Dad's second heart surgery and Tio Juan's 6th cancer surgery


It's been a while since I come here to vent. I suppose my video blog on YouTube is taking the place of this blog which serves me more like some kind of writing exercise. And since I have two screenplays to finish, and a 50k word book, I guess I don't need it as much as usual. There is a certain truth to the fact that writing whatever I want to bring out a more creative element, whereas if my creativity is somehow culled. 

Last night I had a big boner, and I dreamt of my mother, being angry? laughing? at my boner. It was weird and upsetting. I suppose it has to do with the fact that this Saturday I'll be going on a new Ayahuasca adventure.  Healing. Journey. 

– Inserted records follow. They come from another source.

`src/rtl/utf8dec_pkg.sv`:
```
// Package: shared types and constants for the UTF-8 to code unit decoder.
`default_nettype none
package utf8dec_pkg;

  localparam int BYTE_W = 8;
  localparam int UNIT_W = 16;
  localparam int PEND_W = 2;

  localparam logic [BYTE_W-1:0] ASCII_LIMIT = 8'h80;
  localparam logic [BYTE_W-1:0] LEAD2_LO    = 8'hC0;
  localparam logic [BYTE_W-1:0] LEAD2_HI    = 8'hDF;
  localparam logic [BYTE_W-1:0] LEAD3_LO    = 8'hE0;
  localparam logic [BYTE_W-1:0] LEAD3_HI    = 8'hEF;
  localparam logic [BYTE_W-1:0] LEAD4_LO    = 8'hF0;
  localparam logic [BYTE_W-1:0] LEAD4_HI    = 8'hF7;
  localparam logic [BYTE_W-1:0] NUL_BYTE    = 8'h00;

  localparam logic [PEND_W-1:0] PEND_NONE = 2'd0;
  localparam logic [PEND_W-1:0] PEND_ONE  = 2'd1;
  localparam logic [PEND_W-1:0] PEND_TWO  = 2'd2;
  localparam logic [PEND_W-1:0] PEND_THREE = 2'd3;

  // One decoded result as it leaves the decode core.
  typedef struct packed {
    logic              vld;
    logic [UNIT_W-1:0] code_unit;
    logic              is_end;
  } res_t;

endpackage
`default_nettype wire

```
`src/rtl/utf8dec_in_reg.sv`:
```
// Input register stage: holds one byte until the decode core takes it.
`default_nettype none
module utf8dec_in_reg
  import utf8dec_pkg::*;
(
  input  wire logic              clk,
  input  wire logic              rst_n,
  input  wire logic              in_tvalid,
  output logic                   in_tready,
  input  wire logic [BYTE_W-1:0] in_byte,
  input  wire logic              take,      // core consumes the held byte
  output logic                   byte_vld,
  output logic [BYTE_W-1:0]      byte_q
);

  logic              vld_r, vld_nxt;
  logic [BYTE_W-1:0] byte_r;
  logic              load;

  assign in_tready = !vld_r || take;
  assign load      = in_tvalid && in_tready;

  always_comb begin
    vld_nxt = vld_r;
    if (load) begin
      vld_nxt = 1'b1;
    end else if (take) begin
      vld_nxt = 1'b0;
    end
  end

  always_ff @(posedge clk) begin
    if (!rst_n) begin
      vld_r <= 1'b0;
    end else begin
      vld_r <= vld_nxt;
    end
  end

  always_ff @(posedge clk) begin
    if (load) begin
      byte_r <= in_byte;
    end
  end

  assign byte_vld = vld_r;
  assign byte_q   = byte_r;

endmodule
`default_nettype wire

```
`src/rtl/utf8dec_core.sv`:
```
// Decode core: sequence state and per-byte decode into a code unit.
`default_nettype none
module utf8dec_core
  import utf8dec_pkg::*;
(
  input  wire logic              clk,
  input  wire logic              rst_n,
  input  wire logic              take,
  input  wire logic [BYTE_W-1:0] byte_q,
  output res_t                   res
);

  logic [PEND_W-1:0] pend_r, pend_nxt;
  logic [UNIT_W-1:0] part_r, part_nxt;
  logic [UNIT_W-1:0] shifted;

  assign shifted = {part_r[UNIT_W-7:0], byte_q[5:0]};

  always_comb begin
    pend_nxt      = pend_r;
    part_nxt      = part_r;
    res.vld       = 1'b0;
    res.code_unit = '0;
    res.is_end    = 1'b0;
    if (byte_q == NUL_BYTE) begin
      // terminator drops any open sequence
      pend_nxt   = PEND_NONE;
      part_nxt   = '0;
      res.vld    = 1'b1;
      res.is_end = 1'b1;
    end else if (pend_r != PEND_NONE) begin
      part_nxt = shifted;
      pend_nxt = pend_r - PEND_ONE;
      if (pend_r == PEND_ONE) begin
        res.vld       = 1'b1;
        res.code_unit = shifted;
      end
    end else if (byte_q < ASCII_LIMIT) begin
      res.vld       = 1'b1;
      res.code_unit = {{(UNIT_W-BYTE_W){1'b0}}, byte_q};
    end else begin
      case (byte_q) inside
        [LEAD2_LO:LEAD2_HI]: begin
          part_nxt = {{(UNIT_W-5){1'b0}}, byte_q[4:0]};
          pend_nxt = PEND_ONE;
        end
        [LEAD3_LO:LEAD3_HI]: begin
          part_nxt = {{(UNIT_W-4){1'b0}}, byte_q[3:0]};
          pend_nxt = PEND_TWO;
        end
        [LEAD4_LO:LEAD4_HI]: begin
          part_nxt = {{(UNIT_W-3){1'b0}}, byte_q[2:0]};
          pend_nxt = PEND_THREE;
        end
        default: begin
          // invalid lead: skipped, state kept
        end
      endcase
    end
  end

  always_ff @(posedge clk) begin
    if (!rst_n) begin
      pend_r <= PEND_NONE;
      part_r <= '0;
    end else if (take) begin
      pend_r <= pend_nxt;
      part_r <= part_nxt;
    end
  end

endmodule
`default_nettype wire

```
`src/rtl/utf8dec_out_reg.sv`:
```
// Output register stage: holds one result until the sink takes it.
`default_nettype none
module utf8dec_out_reg
  import utf8dec_pkg::*;
(
  input  wire logic              clk,
  input  wire logic              rst_n,
  input  wire logic              load,
  input  res_t                   res,
  output logic                   out_free,
  output logic                   out_tvalid,
  input  wire logic              out_tready,
  output logic [UNIT_W-1:0]      out_code_unit,
  output logic                   out_is_end
);

  logic              vld_r, vld_nxt;
  logic [UNIT_W-1:0] unit_r;
  logic              end_r;

  assign out_free = !vld_r || out_tready;

  always_comb begin
    vld_nxt = vld_r;
    if (load) begin
      vld_nxt = 1'b1;
    end else if (out_tready) begin
      vld_nxt = 1'b0;
    end
  end

  always_ff @(posedge clk) begin
    if (!rst_n) begin
      vld_r <= 1'b0;
    end else begin
      vld_r <= vld_nxt;
    end
  end

  always_ff @(posedge clk) begin
    if (load) begin
      unit_r <= res.code_unit;
      end_r  <= res.is_end;
    end
  end

  assign out_tvalid    = vld_r;
  assign out_code_unit = unit_r;
  assign out_is_end    = end_r;

endmodule
`default_nettype wire

```
`src/rtl/utf8_to_code_unit_decoder.sv`:
```
// Top level: UTF-8 byte stream to 16-bit code unit stream decoder.
// One UTF-8 byte enters per item and the block accepts a byte every cycle
// while the result side keeps up. Each byte passes an input register, a
// single decode step against the open-sequence state (pending count and
// partial value), and an output register. A byte that yields a code unit
// raises out_tvalid when its result is loaded into the output register.
// ASCII bytes give a code unit at once;
// lead bytes C0-DF, E0-EF, F0-F7 open two-, three- and four-byte sequences
// whose continuation bytes contribute their low six bits unchecked, and the
// code unit comes out with the last byte (four-byte results keep the low
// 16 bits). Invalid lead bytes are dropped silently. A zero byte ends the
// string: it gives code unit 0 with out_tlast high and drops any open
// sequence. Throughput is one byte per cycle, set by the single decode
// step between the two registers; a stalled sink holds the output register
// and backs up into the input register.
`default_nettype none
module utf8_to_code_unit_decoder
  import utf8dec_pkg::*;
(
  input  wire logic        clk,
  input  wire logic        rst_n,
  input  wire logic        in_tvalid,
  output logic             in_tready,
  input  wire logic [7:0]  in_tdata,   // [7:0] in_byte
  output logic             out_tvalid,
  input  wire logic        out_tready,
  output logic [15:0]      out_tdata,  // [15:0] code_unit
  output logic             out_tlast   // is_end
);

  logic              byte_vld;
  logic [BYTE_W-1:0] byte_q;
  logic              out_free;
  logic              take;
  res_t              res;

  // the held byte moves on whenever the output register can take a result
  assign take = byte_vld && out_free;

  utf8dec_in_reg u_in_reg (
    .clk       (clk),
    .rst_n     (rst_n),
    .in_tvalid (in_tvalid),
    .in_tready (in_tready),
    .in_byte   (in_tdata),
    .take      (take),
    .byte_vld  (byte_vld),
    .byte_q    (byte_q)
  );

  utf8dec_core u_core (
    .clk    (clk),
    .rst_n  (rst_n),
    .take   (take),
    .byte_q (byte_q),
    .res    (res)
  );

  utf8dec_out_reg u_out_reg (
    .clk           (clk),
    .rst_n         (rst_n),
    .load          (take && res.vld),
    .res           (res),
    .out_free      (out_free),
    .out_tvalid    (out_tvalid),
    .out_tready    (out_tready),
    .out_code_unit (out_tdata),
    .out_is_end    (out_tlast)
  );

endmodule
`default_nettype wire

```
[src/hw/rtl/cah_pkg.sv]
// Shared types and constants for the closest-approach hit selector.
// Used by cah_mac, cah_div and closest_approach_hit_select; no dependencies.
package cah_pkg;

  // Field widths of the request and result channels.
  localparam int POS_W    = 32;
  localparam int PLAYER_W = 4;
  localparam int RAD_W    = 16;

  // Internal fixed-point widths.
  localparam int V_W     = 35;   // relative motion per axis
  localparam int S_W     = 33;   // start offset and projectile step per axis
  localparam int E_W     = 52;   // miss vector per axis, Q.16 scaled
  localparam int T_W     = 17;   // perigee time, Q1.16
  localparam int SUM_W   = 70;   // dot products and squared lengths
  localparam int A_W     = 54;   // multiplier A operand
  localparam int B_W     = 56;   // multiplier B operand, split into chunks
  localparam int CHUNK_W = 14;
  localparam int CHUNKS  = B_W / CHUNK_W;
  localparam int P_W     = A_W + CHUNK_W + 1;
  localparam int ACC_W   = 112;

  localparam int PLAYER_SLOTS = 16;
  localparam logic [RAD_W-1:0] HIT_RADIUS_RST = 16'd50;

  // Opcodes of the request channel.
  localparam logic OP_LOAD   = 1'b0;
  localparam logic OP_TARGET = 1'b1;

  // Register index of hit_radius (byte address bit 2 and up).
  localparam logic REG_HIT_RADIUS = 1'b0;

  // Control of the shared multiply-accumulate unit.
  typedef struct packed {
    logic       mul_en;
    logic       acc_clr;
    logic [1:0] sh;
  } mac_ctl_t;

  // Status of the divider.
  typedef struct packed {
    logic busy;
    logic done;
  } div_stat_t;

endpackage

[src/hw/rtl/cah_mac.sv]
// Shared signed multiply-accumulate unit: one 54 x 15 bit partial product per cycle while mul_en is set.
// Depends on cah_pkg.
module cah_mac (
  input  logic                                  clk,
  input  logic                                  rst_n,
  input  cah_pkg::mac_ctl_t                     ctl,
  input  logic signed [cah_pkg::A_W-1:0]        a,
  input  logic signed [cah_pkg::B_W-1:0]        b,
  output logic signed [cah_pkg::ACC_W-1:0]      acc
);
  import cah_pkg::*;

  logic [CHUNK_W-1:0]        chunk;
  logic signed [CHUNK_W:0]   bc;
  logic signed [P_W-1:0]     p_r;
  logic [1:0]                sh_r;
  logic                      pv_r;
  logic signed [ACC_W-1:0]   ext;
  logic signed [ACC_W-1:0]   addend;
  logic signed [ACC_W-1:0]   acc_r;

  // Pick the chunk of B; only the top chunk carries the sign.
  always_comb begin
    chunk = b[ctl.sh*CHUNK_W +: CHUNK_W];
    if (ctl.sh == 2'(CHUNKS-1)) begin
      bc = {chunk[CHUNK_W-1], chunk};
    end else begin
      bc = {1'b0, chunk};
    end
  end

  // Align the registered partial product to its chunk position.
  always_comb begin
    ext = ACC_W'(p_r);
    case (sh_r)
      2'd0:    addend = ext;
      2'd1:    addend = ext <<< CHUNK_W;
      2'd2:    addend = ext <<< (2*CHUNK_W);
      default: addend = ext <<< (3*CHUNK_W);
    endcase
  end

  // Multiply stage, then accumulate stage.
  always_ff @(posedge clk) begin
    if (!rst_n) begin
      pv_r <= 1'b0;
    end else begin
      pv_r <= ctl.mul_en;
    end
    if (ctl.mul_en) begin
      p_r  <= a * bc;
      sh_r <= ctl.sh;
    end
    if (ctl.acc_clr) begin
      acc_r <= '0;
    end else if (pv_r) begin
      acc_r <= acc_r + addend;
    end
  end

  assign acc = acc_r;

endmodule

I am extremely clear that there is no death, only a kind of "awakening" to our spirit/energy bodies. Mom was are real last night as she was in life.

Dad was worried about me last week. He had visions of me being in trouble. My own spider-sense has been tingling all month, and I wonder if there is something I should be worried about. The thing about my spider-sense is that it does not prevent anything. It only warns before the fact. There is so much going on that I can't really zero in on the real trouble. Ever since Syamy, (now Sunny) came to live with us after they tried to kidnap her/him, and then shortly after, the response of Andrea to our demand, I feel uneasy, just like I do before I get arrested, or someone dies, or some shit like that. I'll be happy when it finally happens, then this damn spider-sense will turn off!